Gaborone based lawyer Martin Dingake of Dingake Law Partners has said a crisis of leadership is to blame for the current troubles besieging the judiciary.
Speaking in a brief interview, Dingake noted that “It seems to me that in all spheres of our life and within the body polity, we have a serious crisis of leadership.”
That restoration, Dingake said, “may take longer than we can imagine, it requires a restructuring of the Administration of Justice, appointment process that are open and transparent, applied to all structures without discrimination.”
“One truly hopes that the much-touted constitutional review is reflective of these ethos and our values as a nation,” he said. Dingake added that “No institution or organization is immune from this phenomenon.”
The lawyer observed that, “The judiciary’s greatest capital, it may interest you to know, is public confidence. Once that confidence is eroded, there is very little that remains of it.”

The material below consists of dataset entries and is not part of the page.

## src/rtl/cpu_pkg.sv

```systemverilog
// Shared CPU constants: datapath widths, control-bundle bit positions and
// the three-state encoding of the ID/EX pipeline register.
package cpu_pkg;
  localparam int XLEN          = 32;
  localparam int CTRL_W        = 16;
  localparam int CTRL_MEMREAD  = 0;
  localparam int CTRL_REGWRITE = 1;

  localparam logic [1:0] ST_EMPTY = 2'd0;  // nothing presented to execute
  localparam logic [1:0] ST_LIVE  = 2'd1;  // first presentation, operands from RF + forwarding
  localparam logic [1:0] ST_HELD  = 2'd2;  // stalled, operands from capture registers
endpackage

```

## src/rtl/operand_fwd_mux.sv

```systemverilog
// Priority operand select for one source register:
// x0 -> 0, then EX/MEM match, then MEM/WB match, then the base value.
module operand_fwd_mux #(
  parameter int XLEN = cpu_pkg::XLEN
) (
  input  logic [4:0]      rs,
  input  logic            exm_we,
  input  logic [4:0]      exm_rd,
  input  logic [XLEN-1:0] exm_data,
  input  logic            wb_we,
  input  logic [4:0]      wb_rd,
  input  logic [XLEN-1:0] wb_data,
  input  logic [XLEN-1:0] base,
  output logic [XLEN-1:0] op
);
  // Youngest producer wins; x0 is hardwired to zero regardless of producers.
  always_comb begin
    op = base;
    if (rs == 5'd0)                     op = '0;
    else if (exm_we && (exm_rd == rs))  op = exm_data;
    else if (wb_we && (wb_rd == rs))    op = wb_data;
  end
endmodule

```

## src/rtl/id_ex_stage.sv

```systemverilog
// ID/EX pipeline register with operand forwarding, load-use bubble
// insertion, stall capture and flush.
module id_ex_stage #(
  parameter int XLEN   = cpu_pkg::XLEN,
  parameter int CTRL_W = cpu_pkg::CTRL_W
) (
  input  logic              clk,
  input  logic              resetn,
  input  logic              id_valid,
  output logic              id_ready,
  input  logic [XLEN-1:0]   id_pc,
  input  logic [XLEN-1:0]   id_imm,
  input  logic [4:0]        id_rs1,
  input  logic [4:0]        id_rs2,
  input  logic [4:0]        id_rd,
  input  logic [CTRL_W-1:0] id_ctrl,
  output logic [4:0]        rf_raddr1,
  output logic [4:0]        rf_raddr2,
  input  logic [XLEN-1:0]   rf_rdata1,
  input  logic [XLEN-1:0]   rf_rdata2,
  input  logic              exm_we,
  input  logic [4:0]        exm_rd,
  input  logic [XLEN-1:0]   exm_data,
  input  logic              wb_we,
  input  logic [4:0]        wb_rd,
  input  logic [XLEN-1:0]   wb_data,
  input  logic              ex_flush,
  output logic              ex_valid,
  input  logic              ex_ready,
  output logic [XLEN-1:0]   ex_pc,
  output logic [XLEN-1:0]   ex_imm,
  output logic [XLEN-1:0]   ex_op1,
  output logic [XLEN-1:0]   ex_op2,
  output logic [4:0]        ex_rd,
  output logic [CTRL_W-1:0] ex_ctrl
);
  import cpu_pkg::*;

  logic [1:0]        state_q, state_d;
  logic [XLEN-1:0]   pc_q, pc_d, imm_q, imm_d;
  logic [XLEN-1:0]   cap1_q, cap1_d, cap2_q, cap2_d;
  logic [4:0]        rd_q, rd_d, rs1_q, rs1_d, rs2_q, rs2_d;
  logic [CTRL_W-1:0] ctrl_q, ctrl_d;
  logic              live, held, hazard, accept, exm_live;
  logic [XLEN-1:0]   base1, base2, fwd1, fwd2;

  // Handshake, hazard detection and operand source selection.
  always_comb begin
    live      = (state_q == ST_LIVE);
    held      = (state_q == ST_HELD);
    rf_raddr1 = id_rs1;
    rf_raddr2 = id_rs2;
    hazard    = (state_q != ST_EMPTY) && ctrl_q[CTRL_MEMREAD] && (rd_q != 5'd0) &&
                id_valid && ((rd_q == id_rs1) || (rd_q == id_rs2));
    id_ready  = ((state_q == ST_EMPTY) || ex_ready) && !hazard && !ex_flush;
    accept    = id_valid && id_ready;
    // While held, the EX/MEM producer has already moved on; only WB can refresh captures.
    exm_live  = exm_we && live;
    base1     = held ? cap1_q : rf_rdata1;
    base2     = held ? cap2_q : rf_rdata2;
  end

  operand_fwd_mux #(.XLEN(XLEN)) u_fwd1 (
    .rs(rs1_q), .exm_we(exm_live), .exm_rd(exm_rd), .exm_data(exm_data),
    .wb_we(wb_we), .wb_rd(wb_rd), .wb_data(wb_data), .base(base1), .op(fwd1));

  operand_fwd_mux #(.XLEN(XLEN)) u_fwd2 (
    .rs(rs2_q), .exm_we(exm_live), .exm_rd(exm_rd), .exm_data(exm_data),
    .wb_we(wb_we), .wb_rd(wb_rd), .wb_data(wb_data), .base(base2), .op(fwd2));

  // Outputs: forwarded operands on first presentation, captured ones afterwards.
  always_comb begin
    ex_valid = (state_q != ST_EMPTY);
    ex_pc    = pc_q;
    ex_imm   = imm_q;
    ex_rd    = rd_q;
    ex_ctrl  = ctrl_q;
    ex_op1   = live ? fwd1 : cap1_q;
    ex_op2   = live ? fwd2 : cap2_q;
  end

  // Next-state: flush dominates, then consume/accept, otherwise stall.
  always_comb begin
    state_d = state_q;
    pc_d    = pc_q;
    imm_d   = imm_q;
    rd_d    = rd_q;
    rs1_d   = rs1_q;
    rs2_d   = rs2_q;
    ctrl_d  = ctrl_q;
    cap1_d  = cap1_q;
    cap2_d  = cap2_q;
    if (ex_flush)                                state_d = ST_EMPTY;
    else if ((state_q == ST_EMPTY) || ex_ready)  state_d = accept ? ST_LIVE : ST_EMPTY;
    else                                         state_d = ST_HELD;
    if (accept) begin
      pc_d   = id_pc;
      imm_d  = id_imm;
      rd_d   = id_rd;
      rs1_d  = id_rs1;
      rs2_d  = id_rs2;
      ctrl_d = id_ctrl;
    end
    // Entering or staying in HELD: snapshot (LIVE) or WB-refresh (HELD) the operands.
    if (!ex_flush && !ex_ready && (state_q != ST_EMPTY)) begin
      cap1_d = fwd1;
      cap2_d = fwd2;
    end
  end

  // Pipeline register state.
  always_ff @(posedge clk or negedge resetn) begin
    if (!resetn) begin
      state_q <= ST_EMPTY;
      pc_q    <= '0;
      imm_q   <= '0;
      rd_q    <= '0;
      rs1_q   <= '0;
      rs2_q   <= '0;
      ctrl_q  <= '0;
      cap1_q  <= '0;
      cap2_q  <= '0;
    end else begin
      state_q <= state_d;
      pc_q    <= pc_d;
      imm_q   <= imm_d;
      rd_q    <= rd_d;
      rs1_q   <= rs1_d;
      rs2_q   <= rs2_d;
      ctrl_q  <= ctrl_d;
      cap1_q  <= cap1_d;
      cap2_q  <= cap2_d;
    end
  end
endmodule

```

Dingake was commenting on recent allegations by Justice Gaolapelwe Ketlogetswe and Kgosi Mosadi Seboko that there is interference by the executive.
“I think it is important to say that these remain allegations, hopefully to be tested in the fullness of time. This notwithstanding, of greater concern is the fact these allegations could be made in relation to our judiciary, and coming from such eminent members of our society, some of who are part of the judiciary,” said Dingake.

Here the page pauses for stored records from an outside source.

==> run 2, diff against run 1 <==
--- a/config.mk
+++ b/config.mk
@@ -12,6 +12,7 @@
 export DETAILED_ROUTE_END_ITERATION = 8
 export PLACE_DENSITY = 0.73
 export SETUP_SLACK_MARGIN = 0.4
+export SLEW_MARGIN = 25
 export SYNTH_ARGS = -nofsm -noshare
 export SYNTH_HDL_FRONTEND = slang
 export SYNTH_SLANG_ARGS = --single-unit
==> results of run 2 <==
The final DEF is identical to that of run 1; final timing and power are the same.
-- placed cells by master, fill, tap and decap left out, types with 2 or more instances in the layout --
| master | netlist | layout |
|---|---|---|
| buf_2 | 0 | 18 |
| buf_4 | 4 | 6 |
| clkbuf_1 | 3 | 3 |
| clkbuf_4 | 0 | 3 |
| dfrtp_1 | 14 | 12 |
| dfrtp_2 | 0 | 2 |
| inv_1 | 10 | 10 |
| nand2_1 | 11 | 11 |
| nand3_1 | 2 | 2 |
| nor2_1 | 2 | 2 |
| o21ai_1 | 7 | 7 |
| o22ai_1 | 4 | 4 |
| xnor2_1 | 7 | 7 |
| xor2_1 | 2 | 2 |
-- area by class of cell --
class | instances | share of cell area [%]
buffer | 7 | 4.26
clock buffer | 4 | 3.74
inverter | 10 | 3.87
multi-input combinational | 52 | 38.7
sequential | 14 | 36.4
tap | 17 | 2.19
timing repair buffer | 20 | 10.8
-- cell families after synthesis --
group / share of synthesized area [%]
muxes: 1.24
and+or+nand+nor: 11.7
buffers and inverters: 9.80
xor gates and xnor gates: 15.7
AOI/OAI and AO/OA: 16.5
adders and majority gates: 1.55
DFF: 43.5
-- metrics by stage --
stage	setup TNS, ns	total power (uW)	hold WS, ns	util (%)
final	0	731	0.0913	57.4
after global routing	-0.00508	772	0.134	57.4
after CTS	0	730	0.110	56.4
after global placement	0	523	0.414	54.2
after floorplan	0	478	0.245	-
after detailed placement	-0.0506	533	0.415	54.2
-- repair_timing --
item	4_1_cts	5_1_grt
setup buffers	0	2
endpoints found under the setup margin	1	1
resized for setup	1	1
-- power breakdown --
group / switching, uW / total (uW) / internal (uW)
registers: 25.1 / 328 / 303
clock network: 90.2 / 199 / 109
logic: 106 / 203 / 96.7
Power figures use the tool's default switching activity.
## src/rtl/uart_pkg.sv

```systemverilog
// Shared definitions for the UART peripheral: transmit-scheduler state
// encodings and the byte width used when slicing words into UART bytes.
package uart_pkg;

    localparam int BYTE_W = 8;

    typedef enum logic [2:0] {
        TXS_IDLE      = 3'd0,
        TXS_SEND      = 3'd1,
        TXS_WAIT_DONE = 3'd2,
        TXS_WAIT_IDLE = 3'd3,
        TXS_FINISH    = 3'd4
    } txs_state_e;

endpackage

```

## src/rtl/uart_tx_scheduler_rr_pick.sv

```systemverilog
// Round-robin picker: first asserted request at or above ptr, wrapping
// around, found with a priority encoder over a doubled request vector.
module rr_pick #(
    parameter int N_REQ = 4,
    parameter int PTR_W = $clog2(N_REQ)
) (
    input  logic [N_REQ-1:0]   req,
    input  logic [PTR_W-1:0]   ptr,
    output logic               valid,
    output logic [PTR_W-1:0]   idx
);

    logic [N_REQ-1:0]   mask_s;
    logic [2*N_REQ-1:0] dbl_s;

    // Lower copy keeps only bits >= ptr; the upper copy supplies the wrap-around.
    always_comb begin
        mask_s = {N_REQ{1'b0}};
        for (int i = 0; i < N_REQ; i++) begin
            if (PTR_W'(i) >= ptr) begin
                mask_s[i] = 1'b1;
            end else begin
                mask_s[i] = 1'b0;
            end
        end
        dbl_s = {req, req & mask_s};
        valid = |req;
        idx   = {PTR_W{1'b0}};
        for (int j = 2*N_REQ-1; j >= 0; j--) begin
            if (dbl_s[j]) begin
                if (j >= N_REQ) begin
                    idx = PTR_W'(j - N_REQ);
                end else begin
                    idx = PTR_W'(j);
                end
            end else begin
                idx = idx;
            end
        end
    end

endmodule

```

## src/rtl/uart_tx_scheduler.sv

```systemverilog
// Shares one UART transmitter among N_REQ requesters: round-robin grant,
// then LSB-first byte serialisation paced by the transmitter's finished_tx level.
module uart_tx_scheduler
    import uart_pkg::*;
#(
    parameter int N_REQ  = 4,
    parameter int DATA_W = 32,
    parameter int BYTES  = DATA_W / 8,
    parameter int CNT_W  = $clog2(BYTES) + 1
) (
    input  logic                    clk,
    input  logic                    rst,
    input  logic [N_REQ-1:0]        req,
    input  logic [N_REQ*DATA_W-1:0] req_data,
    input  logic [N_REQ*CNT_W-1:0]  req_nbytes,
    output logic [N_REQ-1:0]        gnt,
    output logic [N_REQ-1:0]        done,
    output logic                    busy,
    output logic                    tx_start,
    output logic [7:0]              tx_data,
    input  logic                    tx_done
);

    localparam int PTR_W = (N_REQ > 1) ? $clog2(N_REQ) : 1;

    txs_state_e         state_r, state_n_s;
    logic [PTR_W-1:0]   rr_ptr_r, rr_ptr_n_s;
    logic [PTR_W-1:0]   owner_r, owner_n_s;
    logic [DATA_W-1:0]  word_r, word_n_s;
    logic [CNT_W-1:0]   nb_r, nb_n_s;
    logic [CNT_W-1:0]   byte_idx_r, byte_idx_n_s;

    logic [N_REQ-1:0]   gnt_r, done_r;
    logic               busy_r, tx_start_r;
    logic [7:0]         tx_data_r;

    logic               pick_valid_s;
    logic [PTR_W-1:0]   pick_idx_s;
    logic [DATA_W-1:0]  data_arr_s [N_REQ];
    logic [CNT_W-1:0]   nb_arr_s   [N_REQ];
    logic [CNT_W-1:0]   nb_clamp_s;
    logic [N_REQ-1:0]   owner_oh_s;
    logic [7:0]         tx_byte_s;

    for (genvar g = 0; g < N_REQ; g++) begin : g_slice
        assign data_arr_s[g] = req_data[g*DATA_W +: DATA_W];
        assign nb_arr_s[g]   = req_nbytes[g*CNT_W +: CNT_W];
    end

    rr_pick #(
        .N_REQ (N_REQ),
        .PTR_W (PTR_W)
    ) u_rr_pick (
        .req   (req),
        .ptr   (rr_ptr_r),
        .valid (pick_valid_s),
        .idx   (pick_idx_s)
    );

    // Next-state logic; registers hold their value unless a state updates them.
    always_comb begin
        state_n_s    = state_r;
        rr_ptr_n_s   = rr_ptr_r;
        owner_n_s    = owner_r;
        word_n_s     = word_r;
        nb_n_s       = nb_r;
        byte_idx_n_s = byte_idx_r;
        if (nb_arr_s[pick_idx_s] > CNT_W'(BYTES)) begin
            nb_clamp_s = CNT_W'(BYTES);
        end else begin
            nb_clamp_s = nb_arr_s[pick_idx_s];
        end
        case (state_r)
            TXS_IDLE: begin
                if (pick_valid_s) begin
                    owner_n_s    = pick_idx_s;
                    word_n_s     = data_arr_s[pick_idx_s];
                    nb_n_s       = nb_clamp_s;
                    byte_idx_n_s = {CNT_W{1'b0}};
                    if (nb_clamp_s == {CNT_W{1'b0}}) begin
                        state_n_s = TXS_FINISH;
                    end else begin
                        state_n_s = TXS_SEND;
                    end
                end else begin
                    state_n_s = TXS_IDLE;
                end
            end
            TXS_SEND: begin
                state_n_s = TXS_WAIT_DONE;
            end
            TXS_WAIT_DONE: begin
                if (tx_done) begin
                    state_n_s = TXS_WAIT_IDLE;
                end else begin
                    state_n_s = TXS_WAIT_DONE;
                end
            end
            TXS_WAIT_IDLE: begin
                // tx_done low means the UART FSM is back in IDLE and can take a byte
                if (!tx_done) begin
                    if (byte_idx_r == nb_r - CNT_W'(1)) begin
                        state_n_s = TXS_FINISH;
                    end else begin
                        byte_idx_n_s = byte_idx_r + CNT_W'(1);
                        state_n_s    = TXS_SEND;
                    end
                end else begin
                    state_n_s = TXS_WAIT_IDLE;
                end
            end
            TXS_FINISH: begin
                if (owner_r == PTR_W'(N_REQ - 1)) begin
                    rr_ptr_n_s = {PTR_W{1'b0}};
                end else begin
                    rr_ptr_n_s = owner_r + PTR_W'(1);
                end
                state_n_s = TXS_IDLE;
            end
            default: begin
                state_n_s = TXS_IDLE;
            end
        endcase
    end

    assign owner_oh_s = N_REQ'(1'b1) << owner_n_s;
    assign tx_byte_s  = BYTE_W'(word_n_s >> {byte_idx_n_s, 3'b000});

    // State, datapath and outputs; outputs are registered from next-state values.
    always_ff @(posedge clk) begin
        if (rst) begin
            state_r    <= TXS_IDLE;
            rr_ptr_r   <= {PTR_W{1'b0}};
            owner_r    <= {PTR_W{1'b0}};
            word_r     <= {DATA_W{1'b0}};
            nb_r       <= {CNT_W{1'b0}};
            byte_idx_r <= {CNT_W{1'b0}};
            gnt_r      <= {N_REQ{1'b0}};
            done_r     <= {N_REQ{1'b0}};
            busy_r     <= 1'b0;
            tx_start_r <= 1'b0;
            tx_data_r  <= 8'h00;
        end else begin
            state_r    <= state_n_s;
            rr_ptr_r   <= rr_ptr_n_s;
            owner_r    <= owner_n_s;
            word_r     <= word_n_s;
            nb_r       <= nb_n_s;
            byte_idx_r <= byte_idx_n_s;
            gnt_r      <= (state_n_s != TXS_IDLE)   ? owner_oh_s : {N_REQ{1'b0}};
            done_r     <= (state_n_s == TXS_FINISH) ? owner_oh_s : {N_REQ{1'b0}};
            busy_r     <= (state_n_s != TXS_IDLE);
            tx_start_r <= (state_n_s == TXS_SEND);
            if (state_n_s == TXS_SEND) begin
                tx_data_r <= tx_byte_s;
            end else begin
                tx_data_r <= tx_data_r;
            end
        end
    end

    assign gnt      = gnt_r;
    assign done     = done_r;
    assign busy     = busy_r;
    assign tx_start = tx_start_r;
    assign tx_data  = tx_data_r;

endmodule

```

He further stated that; “It is fair to say, where we are now, that except for those who may be averse to the truth and are willfully blind, there is no denying that we entered a winter of despair, in Dickensian terms, called the age of foolishness and a season of literal and figurative darkness.”
“Antonio Gramsci must have had in mind such a situation when he wrote in Prison Notebooks that “the crisis consists precisely in the fact that the old is dying and the new cannot be born; in this interregnum a great variety of morbid symptoms appear,” he said.